Records to process:
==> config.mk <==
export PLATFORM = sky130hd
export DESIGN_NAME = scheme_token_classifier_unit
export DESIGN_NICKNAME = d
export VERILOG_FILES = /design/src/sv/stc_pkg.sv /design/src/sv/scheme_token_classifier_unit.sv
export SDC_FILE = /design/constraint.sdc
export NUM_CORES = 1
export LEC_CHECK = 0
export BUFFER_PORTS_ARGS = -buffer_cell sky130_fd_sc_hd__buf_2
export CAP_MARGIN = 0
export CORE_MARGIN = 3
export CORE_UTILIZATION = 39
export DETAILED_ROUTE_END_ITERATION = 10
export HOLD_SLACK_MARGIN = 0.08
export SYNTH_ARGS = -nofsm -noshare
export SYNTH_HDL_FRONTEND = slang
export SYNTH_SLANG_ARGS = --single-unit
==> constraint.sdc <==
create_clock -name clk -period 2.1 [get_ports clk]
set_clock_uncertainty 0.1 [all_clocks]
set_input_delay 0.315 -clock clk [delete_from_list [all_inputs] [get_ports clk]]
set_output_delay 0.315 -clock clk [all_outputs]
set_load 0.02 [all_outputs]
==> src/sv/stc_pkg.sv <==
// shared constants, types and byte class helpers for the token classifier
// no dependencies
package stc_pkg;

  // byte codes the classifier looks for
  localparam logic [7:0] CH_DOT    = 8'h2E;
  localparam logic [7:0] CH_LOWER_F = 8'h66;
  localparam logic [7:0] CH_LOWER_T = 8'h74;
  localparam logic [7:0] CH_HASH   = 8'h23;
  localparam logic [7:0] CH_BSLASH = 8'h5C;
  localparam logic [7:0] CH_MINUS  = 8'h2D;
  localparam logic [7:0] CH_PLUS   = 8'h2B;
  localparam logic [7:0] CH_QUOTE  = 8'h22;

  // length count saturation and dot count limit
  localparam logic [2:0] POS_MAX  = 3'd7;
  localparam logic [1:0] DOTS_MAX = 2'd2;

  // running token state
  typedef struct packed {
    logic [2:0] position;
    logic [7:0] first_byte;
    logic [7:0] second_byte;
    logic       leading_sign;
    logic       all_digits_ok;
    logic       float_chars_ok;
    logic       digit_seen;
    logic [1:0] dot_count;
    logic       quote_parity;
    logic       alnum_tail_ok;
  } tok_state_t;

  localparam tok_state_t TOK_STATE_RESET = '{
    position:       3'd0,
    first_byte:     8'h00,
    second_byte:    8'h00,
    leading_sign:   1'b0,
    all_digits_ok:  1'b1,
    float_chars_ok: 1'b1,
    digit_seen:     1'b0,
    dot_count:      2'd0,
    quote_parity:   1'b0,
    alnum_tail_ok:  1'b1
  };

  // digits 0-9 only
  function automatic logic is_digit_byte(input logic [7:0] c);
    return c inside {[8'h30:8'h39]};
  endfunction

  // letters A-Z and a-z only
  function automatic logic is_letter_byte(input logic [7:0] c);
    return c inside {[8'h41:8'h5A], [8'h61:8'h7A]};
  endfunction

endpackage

---

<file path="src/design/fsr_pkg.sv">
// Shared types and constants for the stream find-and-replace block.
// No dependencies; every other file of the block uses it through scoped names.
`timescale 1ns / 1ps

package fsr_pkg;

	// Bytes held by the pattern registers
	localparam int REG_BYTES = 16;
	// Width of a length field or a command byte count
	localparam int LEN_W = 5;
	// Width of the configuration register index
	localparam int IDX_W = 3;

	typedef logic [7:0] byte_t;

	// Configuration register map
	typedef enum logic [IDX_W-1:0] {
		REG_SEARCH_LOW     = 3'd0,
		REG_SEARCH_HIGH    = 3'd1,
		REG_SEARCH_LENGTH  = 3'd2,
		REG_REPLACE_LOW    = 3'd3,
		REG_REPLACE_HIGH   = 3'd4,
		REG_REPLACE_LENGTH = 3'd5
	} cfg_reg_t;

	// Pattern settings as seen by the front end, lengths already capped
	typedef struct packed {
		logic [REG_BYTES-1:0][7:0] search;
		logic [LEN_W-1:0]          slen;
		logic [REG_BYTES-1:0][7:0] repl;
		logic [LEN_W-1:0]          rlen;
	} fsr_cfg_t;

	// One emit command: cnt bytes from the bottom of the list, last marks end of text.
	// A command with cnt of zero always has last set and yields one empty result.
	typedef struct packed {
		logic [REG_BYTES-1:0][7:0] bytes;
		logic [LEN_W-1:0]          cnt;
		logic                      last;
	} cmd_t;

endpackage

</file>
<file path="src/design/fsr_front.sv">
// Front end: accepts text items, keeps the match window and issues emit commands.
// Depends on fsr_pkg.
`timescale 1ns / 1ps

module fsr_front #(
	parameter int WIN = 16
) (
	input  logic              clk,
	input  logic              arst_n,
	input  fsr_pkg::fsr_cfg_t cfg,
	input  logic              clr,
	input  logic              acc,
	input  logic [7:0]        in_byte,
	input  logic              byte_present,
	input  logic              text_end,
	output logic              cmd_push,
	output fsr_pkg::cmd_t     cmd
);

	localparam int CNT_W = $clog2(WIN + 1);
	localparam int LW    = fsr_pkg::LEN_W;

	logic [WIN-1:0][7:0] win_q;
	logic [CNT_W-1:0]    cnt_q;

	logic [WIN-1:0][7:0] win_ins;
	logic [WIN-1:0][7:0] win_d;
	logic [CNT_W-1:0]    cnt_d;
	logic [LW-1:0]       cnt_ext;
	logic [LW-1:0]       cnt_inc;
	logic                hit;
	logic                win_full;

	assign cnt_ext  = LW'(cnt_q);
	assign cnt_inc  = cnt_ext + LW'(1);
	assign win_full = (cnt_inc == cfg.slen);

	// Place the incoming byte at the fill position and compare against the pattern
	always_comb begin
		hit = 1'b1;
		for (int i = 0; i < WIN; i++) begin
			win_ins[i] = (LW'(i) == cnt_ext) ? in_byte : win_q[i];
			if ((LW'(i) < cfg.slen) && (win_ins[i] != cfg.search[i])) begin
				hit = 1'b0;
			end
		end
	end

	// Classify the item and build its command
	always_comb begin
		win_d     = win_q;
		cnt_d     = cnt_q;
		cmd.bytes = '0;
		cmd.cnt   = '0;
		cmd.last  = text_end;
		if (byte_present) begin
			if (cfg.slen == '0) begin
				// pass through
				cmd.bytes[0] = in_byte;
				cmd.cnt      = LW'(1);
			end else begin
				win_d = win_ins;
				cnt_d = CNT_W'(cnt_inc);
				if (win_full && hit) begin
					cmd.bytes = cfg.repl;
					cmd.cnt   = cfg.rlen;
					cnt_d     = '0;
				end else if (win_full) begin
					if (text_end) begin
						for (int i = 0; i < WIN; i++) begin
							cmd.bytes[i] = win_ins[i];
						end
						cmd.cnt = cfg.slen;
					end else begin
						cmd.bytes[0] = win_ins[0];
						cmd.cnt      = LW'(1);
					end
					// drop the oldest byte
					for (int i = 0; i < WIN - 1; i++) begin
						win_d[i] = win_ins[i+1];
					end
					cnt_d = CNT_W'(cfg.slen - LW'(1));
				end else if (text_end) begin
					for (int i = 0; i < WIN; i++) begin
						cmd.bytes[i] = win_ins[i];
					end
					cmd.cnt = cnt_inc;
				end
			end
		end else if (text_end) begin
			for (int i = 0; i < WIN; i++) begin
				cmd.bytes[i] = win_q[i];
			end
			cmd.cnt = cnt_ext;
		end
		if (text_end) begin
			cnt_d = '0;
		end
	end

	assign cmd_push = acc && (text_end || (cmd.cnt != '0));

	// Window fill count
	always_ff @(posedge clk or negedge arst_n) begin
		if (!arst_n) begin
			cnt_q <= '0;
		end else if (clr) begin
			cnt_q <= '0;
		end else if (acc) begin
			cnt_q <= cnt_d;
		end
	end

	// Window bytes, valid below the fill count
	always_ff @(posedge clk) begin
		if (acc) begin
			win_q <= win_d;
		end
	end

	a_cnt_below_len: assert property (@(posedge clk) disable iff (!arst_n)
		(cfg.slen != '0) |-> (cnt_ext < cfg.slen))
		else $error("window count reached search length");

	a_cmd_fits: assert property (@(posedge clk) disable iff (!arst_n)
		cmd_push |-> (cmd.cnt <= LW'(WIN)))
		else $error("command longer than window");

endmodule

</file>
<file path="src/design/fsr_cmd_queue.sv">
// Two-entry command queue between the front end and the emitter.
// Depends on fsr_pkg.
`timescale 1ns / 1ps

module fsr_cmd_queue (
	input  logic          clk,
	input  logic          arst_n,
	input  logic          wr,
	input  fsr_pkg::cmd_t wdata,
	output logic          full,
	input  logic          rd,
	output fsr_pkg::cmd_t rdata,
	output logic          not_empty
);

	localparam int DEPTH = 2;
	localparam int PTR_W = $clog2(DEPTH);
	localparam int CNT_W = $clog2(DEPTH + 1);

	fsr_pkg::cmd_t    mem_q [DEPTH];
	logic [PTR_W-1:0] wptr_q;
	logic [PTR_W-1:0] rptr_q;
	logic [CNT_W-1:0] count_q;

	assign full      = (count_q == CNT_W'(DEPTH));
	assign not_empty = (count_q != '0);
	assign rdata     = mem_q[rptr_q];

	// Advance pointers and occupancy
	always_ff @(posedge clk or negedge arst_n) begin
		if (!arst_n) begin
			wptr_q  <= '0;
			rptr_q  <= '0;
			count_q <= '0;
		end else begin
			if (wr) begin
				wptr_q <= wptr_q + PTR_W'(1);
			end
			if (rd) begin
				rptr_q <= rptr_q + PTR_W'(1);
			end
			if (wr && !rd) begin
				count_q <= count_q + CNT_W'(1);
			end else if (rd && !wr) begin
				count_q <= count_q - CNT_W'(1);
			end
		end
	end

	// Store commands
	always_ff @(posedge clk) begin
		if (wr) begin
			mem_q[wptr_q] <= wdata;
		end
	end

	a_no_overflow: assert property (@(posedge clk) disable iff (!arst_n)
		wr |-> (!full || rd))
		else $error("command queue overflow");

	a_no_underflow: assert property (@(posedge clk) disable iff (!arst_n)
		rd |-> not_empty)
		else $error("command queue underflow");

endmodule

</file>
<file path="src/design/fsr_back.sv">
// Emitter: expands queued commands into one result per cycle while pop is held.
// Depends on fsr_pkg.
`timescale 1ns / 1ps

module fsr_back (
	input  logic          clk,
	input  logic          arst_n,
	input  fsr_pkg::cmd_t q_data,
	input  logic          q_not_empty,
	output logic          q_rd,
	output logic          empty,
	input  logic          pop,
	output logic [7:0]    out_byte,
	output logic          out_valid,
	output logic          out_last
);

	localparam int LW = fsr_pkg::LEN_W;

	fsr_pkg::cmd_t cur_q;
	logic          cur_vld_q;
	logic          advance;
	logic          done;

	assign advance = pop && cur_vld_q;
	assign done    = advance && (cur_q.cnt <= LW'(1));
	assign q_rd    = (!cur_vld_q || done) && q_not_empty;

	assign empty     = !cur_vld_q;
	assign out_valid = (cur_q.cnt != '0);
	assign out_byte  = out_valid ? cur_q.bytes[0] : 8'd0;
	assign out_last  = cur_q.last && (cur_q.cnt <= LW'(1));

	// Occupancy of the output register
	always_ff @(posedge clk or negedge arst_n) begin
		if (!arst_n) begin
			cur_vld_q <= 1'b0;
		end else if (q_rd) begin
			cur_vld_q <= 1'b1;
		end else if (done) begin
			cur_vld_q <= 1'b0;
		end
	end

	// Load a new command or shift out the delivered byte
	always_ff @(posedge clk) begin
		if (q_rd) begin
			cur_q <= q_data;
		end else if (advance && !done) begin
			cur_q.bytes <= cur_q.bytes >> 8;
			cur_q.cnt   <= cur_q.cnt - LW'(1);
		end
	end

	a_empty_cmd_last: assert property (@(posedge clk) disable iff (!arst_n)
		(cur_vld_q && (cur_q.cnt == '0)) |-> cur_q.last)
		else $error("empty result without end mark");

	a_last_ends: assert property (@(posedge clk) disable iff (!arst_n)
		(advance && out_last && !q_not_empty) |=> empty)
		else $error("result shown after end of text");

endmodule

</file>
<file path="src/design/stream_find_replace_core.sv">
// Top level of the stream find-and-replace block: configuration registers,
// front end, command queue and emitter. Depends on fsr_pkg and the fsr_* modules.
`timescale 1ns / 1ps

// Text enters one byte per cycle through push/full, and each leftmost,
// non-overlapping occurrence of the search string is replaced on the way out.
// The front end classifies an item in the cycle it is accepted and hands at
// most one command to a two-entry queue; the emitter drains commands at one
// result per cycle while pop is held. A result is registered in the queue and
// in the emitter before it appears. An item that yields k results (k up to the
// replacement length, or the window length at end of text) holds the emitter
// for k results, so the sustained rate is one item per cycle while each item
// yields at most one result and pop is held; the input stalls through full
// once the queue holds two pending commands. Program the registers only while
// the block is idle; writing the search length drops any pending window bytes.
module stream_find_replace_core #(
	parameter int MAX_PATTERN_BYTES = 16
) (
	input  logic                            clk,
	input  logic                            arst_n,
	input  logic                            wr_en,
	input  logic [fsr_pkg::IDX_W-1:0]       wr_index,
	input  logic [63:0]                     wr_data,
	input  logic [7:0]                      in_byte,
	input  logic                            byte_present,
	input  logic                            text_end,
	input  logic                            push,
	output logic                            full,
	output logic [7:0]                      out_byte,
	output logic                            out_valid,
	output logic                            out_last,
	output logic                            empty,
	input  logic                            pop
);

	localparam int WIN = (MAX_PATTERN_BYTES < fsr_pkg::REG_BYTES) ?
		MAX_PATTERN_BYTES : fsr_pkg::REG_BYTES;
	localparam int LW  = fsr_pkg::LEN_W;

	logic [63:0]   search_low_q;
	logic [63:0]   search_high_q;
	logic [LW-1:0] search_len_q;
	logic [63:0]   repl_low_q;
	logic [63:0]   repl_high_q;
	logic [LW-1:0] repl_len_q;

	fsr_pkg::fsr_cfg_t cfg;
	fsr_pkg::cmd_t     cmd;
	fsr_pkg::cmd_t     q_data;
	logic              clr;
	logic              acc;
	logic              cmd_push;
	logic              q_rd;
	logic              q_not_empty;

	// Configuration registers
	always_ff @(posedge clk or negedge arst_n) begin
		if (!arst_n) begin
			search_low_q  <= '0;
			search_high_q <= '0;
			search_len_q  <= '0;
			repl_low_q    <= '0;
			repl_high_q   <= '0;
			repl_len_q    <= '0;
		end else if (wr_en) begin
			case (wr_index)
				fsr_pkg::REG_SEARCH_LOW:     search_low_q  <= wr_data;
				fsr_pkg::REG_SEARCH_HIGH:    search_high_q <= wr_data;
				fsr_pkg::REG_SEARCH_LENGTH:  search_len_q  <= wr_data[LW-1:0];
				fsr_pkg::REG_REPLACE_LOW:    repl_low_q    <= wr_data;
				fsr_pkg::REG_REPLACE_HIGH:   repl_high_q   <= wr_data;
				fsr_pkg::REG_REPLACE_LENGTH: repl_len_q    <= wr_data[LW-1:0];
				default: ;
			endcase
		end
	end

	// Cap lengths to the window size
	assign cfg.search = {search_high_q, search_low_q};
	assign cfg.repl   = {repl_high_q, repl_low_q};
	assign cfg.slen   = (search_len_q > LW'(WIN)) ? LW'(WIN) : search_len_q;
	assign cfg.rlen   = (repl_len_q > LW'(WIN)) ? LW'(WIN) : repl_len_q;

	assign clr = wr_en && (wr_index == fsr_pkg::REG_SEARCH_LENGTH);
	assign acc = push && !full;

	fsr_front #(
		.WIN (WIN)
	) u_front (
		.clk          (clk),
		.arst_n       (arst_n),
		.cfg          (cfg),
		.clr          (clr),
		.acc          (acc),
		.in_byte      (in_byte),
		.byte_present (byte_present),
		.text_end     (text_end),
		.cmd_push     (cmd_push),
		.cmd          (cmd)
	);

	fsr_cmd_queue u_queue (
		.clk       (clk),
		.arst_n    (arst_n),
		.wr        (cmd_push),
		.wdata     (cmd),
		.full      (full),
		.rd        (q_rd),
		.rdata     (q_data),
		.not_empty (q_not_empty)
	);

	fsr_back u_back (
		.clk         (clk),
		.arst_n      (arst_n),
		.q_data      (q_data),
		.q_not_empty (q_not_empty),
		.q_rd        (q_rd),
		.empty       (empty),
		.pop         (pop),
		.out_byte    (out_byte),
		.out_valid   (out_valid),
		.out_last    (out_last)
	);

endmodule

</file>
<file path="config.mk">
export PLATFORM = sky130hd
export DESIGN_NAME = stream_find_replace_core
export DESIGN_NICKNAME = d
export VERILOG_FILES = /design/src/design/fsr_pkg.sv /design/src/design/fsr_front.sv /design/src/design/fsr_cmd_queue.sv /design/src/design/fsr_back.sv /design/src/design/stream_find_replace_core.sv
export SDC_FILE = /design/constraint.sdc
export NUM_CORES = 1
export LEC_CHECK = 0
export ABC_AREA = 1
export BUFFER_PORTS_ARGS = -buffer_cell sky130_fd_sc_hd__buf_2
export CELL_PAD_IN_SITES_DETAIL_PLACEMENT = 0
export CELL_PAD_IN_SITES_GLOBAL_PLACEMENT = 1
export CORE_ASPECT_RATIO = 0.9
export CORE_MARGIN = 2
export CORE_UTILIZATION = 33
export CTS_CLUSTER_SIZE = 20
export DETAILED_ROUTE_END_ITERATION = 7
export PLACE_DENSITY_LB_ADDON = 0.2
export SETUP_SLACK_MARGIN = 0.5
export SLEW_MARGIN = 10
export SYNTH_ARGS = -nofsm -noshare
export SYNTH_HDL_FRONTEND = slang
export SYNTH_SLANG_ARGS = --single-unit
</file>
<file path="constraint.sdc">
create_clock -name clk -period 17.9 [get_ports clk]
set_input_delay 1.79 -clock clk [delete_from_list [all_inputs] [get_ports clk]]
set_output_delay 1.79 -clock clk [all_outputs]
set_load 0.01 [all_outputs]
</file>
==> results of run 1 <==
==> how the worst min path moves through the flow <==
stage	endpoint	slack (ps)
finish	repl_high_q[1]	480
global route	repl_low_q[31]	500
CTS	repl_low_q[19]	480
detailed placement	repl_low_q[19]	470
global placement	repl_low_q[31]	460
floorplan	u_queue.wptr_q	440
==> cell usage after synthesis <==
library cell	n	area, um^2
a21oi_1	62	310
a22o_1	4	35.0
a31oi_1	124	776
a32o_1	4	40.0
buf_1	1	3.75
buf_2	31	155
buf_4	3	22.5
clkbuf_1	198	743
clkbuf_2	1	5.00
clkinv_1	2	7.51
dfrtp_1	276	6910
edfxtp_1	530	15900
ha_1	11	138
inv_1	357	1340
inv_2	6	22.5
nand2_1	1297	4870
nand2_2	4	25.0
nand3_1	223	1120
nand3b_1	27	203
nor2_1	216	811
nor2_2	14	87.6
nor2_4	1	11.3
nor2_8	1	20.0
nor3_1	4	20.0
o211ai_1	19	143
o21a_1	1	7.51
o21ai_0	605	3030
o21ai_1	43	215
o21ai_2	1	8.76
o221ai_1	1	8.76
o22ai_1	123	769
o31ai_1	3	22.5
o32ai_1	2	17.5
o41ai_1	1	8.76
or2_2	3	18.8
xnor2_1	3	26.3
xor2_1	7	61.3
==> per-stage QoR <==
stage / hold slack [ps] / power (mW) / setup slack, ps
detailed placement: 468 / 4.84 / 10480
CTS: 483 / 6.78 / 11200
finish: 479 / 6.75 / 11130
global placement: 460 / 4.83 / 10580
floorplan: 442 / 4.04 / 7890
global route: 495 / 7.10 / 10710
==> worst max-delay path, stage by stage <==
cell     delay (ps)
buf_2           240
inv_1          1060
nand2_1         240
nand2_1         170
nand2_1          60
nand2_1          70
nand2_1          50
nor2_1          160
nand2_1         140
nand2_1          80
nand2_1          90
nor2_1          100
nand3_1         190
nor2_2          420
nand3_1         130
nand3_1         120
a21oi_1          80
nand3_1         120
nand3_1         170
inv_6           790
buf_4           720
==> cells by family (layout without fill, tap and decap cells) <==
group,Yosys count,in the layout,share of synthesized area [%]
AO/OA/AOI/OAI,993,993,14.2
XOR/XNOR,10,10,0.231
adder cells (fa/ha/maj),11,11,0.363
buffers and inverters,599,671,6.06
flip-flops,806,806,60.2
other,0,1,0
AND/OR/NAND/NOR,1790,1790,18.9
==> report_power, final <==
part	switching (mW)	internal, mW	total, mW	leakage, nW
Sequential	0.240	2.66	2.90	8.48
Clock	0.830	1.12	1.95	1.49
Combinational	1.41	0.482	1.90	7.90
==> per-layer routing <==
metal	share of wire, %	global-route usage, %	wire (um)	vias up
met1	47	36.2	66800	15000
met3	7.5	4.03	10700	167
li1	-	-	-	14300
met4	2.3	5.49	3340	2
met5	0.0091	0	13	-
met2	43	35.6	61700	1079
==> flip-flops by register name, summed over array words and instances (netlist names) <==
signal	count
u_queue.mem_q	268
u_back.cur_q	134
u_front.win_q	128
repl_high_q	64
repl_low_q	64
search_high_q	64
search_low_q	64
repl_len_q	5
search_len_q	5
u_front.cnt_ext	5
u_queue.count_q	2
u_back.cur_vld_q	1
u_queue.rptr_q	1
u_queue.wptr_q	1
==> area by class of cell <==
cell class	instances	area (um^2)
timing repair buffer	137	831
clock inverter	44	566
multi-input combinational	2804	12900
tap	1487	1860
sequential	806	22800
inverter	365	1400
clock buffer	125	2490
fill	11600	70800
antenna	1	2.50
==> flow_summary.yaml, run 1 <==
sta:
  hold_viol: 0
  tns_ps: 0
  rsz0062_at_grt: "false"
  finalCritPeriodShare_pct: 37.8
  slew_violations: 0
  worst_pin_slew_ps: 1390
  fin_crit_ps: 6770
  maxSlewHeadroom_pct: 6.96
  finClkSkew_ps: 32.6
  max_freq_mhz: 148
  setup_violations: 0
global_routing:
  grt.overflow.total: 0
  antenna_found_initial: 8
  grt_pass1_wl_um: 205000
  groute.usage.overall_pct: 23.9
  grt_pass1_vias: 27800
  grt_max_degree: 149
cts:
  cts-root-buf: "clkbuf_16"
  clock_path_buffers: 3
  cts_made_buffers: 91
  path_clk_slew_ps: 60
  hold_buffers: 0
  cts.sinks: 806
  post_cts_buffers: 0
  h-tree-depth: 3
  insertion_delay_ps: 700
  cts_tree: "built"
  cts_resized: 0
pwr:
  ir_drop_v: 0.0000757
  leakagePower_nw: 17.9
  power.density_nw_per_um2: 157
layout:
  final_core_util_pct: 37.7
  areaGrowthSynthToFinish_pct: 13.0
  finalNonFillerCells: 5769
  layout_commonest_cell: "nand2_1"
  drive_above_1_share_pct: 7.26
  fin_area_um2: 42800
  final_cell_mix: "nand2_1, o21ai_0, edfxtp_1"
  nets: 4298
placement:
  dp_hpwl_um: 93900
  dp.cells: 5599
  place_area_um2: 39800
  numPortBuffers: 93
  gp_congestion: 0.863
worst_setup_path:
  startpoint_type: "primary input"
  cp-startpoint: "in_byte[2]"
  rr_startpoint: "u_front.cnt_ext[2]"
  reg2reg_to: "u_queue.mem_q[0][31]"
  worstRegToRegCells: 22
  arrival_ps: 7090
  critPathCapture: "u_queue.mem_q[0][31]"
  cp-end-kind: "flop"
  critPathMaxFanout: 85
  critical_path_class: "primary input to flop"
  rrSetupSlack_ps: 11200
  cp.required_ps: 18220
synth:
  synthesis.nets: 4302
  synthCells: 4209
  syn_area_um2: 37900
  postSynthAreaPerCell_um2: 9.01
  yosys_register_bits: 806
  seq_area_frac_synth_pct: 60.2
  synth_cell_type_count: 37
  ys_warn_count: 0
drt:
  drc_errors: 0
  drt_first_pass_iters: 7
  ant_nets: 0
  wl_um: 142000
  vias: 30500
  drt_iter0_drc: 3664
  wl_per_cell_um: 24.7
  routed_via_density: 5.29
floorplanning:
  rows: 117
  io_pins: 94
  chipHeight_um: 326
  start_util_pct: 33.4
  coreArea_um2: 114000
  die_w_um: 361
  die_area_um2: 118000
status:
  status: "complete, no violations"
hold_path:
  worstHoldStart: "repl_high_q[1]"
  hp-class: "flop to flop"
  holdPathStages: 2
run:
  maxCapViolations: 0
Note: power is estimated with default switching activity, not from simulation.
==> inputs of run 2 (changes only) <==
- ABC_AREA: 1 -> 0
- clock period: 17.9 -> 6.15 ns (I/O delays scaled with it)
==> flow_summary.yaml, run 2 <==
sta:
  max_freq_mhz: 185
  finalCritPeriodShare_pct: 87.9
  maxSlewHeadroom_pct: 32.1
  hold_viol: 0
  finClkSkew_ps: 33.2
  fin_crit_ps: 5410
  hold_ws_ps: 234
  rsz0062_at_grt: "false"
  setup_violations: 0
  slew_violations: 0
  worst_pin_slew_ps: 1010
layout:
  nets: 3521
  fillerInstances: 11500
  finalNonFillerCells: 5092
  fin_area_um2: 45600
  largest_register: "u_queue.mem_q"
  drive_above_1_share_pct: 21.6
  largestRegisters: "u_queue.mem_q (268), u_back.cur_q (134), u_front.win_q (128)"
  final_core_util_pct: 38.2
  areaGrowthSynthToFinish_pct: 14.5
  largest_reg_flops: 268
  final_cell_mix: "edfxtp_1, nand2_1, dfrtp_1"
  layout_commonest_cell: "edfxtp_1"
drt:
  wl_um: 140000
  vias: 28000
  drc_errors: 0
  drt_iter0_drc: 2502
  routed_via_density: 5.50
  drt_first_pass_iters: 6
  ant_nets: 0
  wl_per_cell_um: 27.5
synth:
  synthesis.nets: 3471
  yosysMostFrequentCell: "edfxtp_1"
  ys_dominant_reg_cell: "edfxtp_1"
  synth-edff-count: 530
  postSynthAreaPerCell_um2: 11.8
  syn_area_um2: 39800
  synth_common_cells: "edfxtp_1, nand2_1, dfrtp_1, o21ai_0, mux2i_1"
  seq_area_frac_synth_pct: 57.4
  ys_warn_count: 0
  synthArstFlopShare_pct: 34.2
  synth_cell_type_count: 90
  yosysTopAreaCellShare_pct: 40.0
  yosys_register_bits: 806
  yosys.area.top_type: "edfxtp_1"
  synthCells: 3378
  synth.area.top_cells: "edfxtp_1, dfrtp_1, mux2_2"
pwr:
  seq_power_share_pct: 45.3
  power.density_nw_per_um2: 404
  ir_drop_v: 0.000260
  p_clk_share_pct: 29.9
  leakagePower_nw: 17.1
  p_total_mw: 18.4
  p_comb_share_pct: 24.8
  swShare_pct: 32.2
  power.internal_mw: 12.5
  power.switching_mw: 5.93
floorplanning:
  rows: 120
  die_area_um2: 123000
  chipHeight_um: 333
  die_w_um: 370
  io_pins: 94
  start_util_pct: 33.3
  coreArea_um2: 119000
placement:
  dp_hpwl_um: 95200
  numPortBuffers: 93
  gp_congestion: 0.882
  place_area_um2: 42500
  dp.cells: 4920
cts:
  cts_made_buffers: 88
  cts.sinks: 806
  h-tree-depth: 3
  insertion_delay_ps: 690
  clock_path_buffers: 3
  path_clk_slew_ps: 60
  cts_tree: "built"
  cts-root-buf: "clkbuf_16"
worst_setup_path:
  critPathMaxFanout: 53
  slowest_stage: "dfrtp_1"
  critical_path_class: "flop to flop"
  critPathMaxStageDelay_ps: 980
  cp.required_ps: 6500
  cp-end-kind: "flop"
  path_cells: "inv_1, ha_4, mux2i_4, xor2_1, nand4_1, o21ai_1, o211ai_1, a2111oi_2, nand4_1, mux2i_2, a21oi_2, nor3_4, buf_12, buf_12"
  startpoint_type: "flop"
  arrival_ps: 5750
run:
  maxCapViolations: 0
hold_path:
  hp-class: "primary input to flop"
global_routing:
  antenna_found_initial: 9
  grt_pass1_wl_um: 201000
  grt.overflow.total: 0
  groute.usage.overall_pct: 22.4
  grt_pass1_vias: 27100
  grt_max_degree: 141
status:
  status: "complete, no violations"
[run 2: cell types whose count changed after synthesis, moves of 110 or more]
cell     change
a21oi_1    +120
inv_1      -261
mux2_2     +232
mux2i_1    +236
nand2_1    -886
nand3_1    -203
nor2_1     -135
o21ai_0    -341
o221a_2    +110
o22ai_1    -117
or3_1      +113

Exercise aim:
Among the records above, find each line holding the string "yields" and pull it out.

Answer box:
	// A command with cnt of zero always has last set and yields one empty result.
// in the emitter before it appears. An item that yields k results (k up to the
// yields at most one result and pop is held; the input stalls through full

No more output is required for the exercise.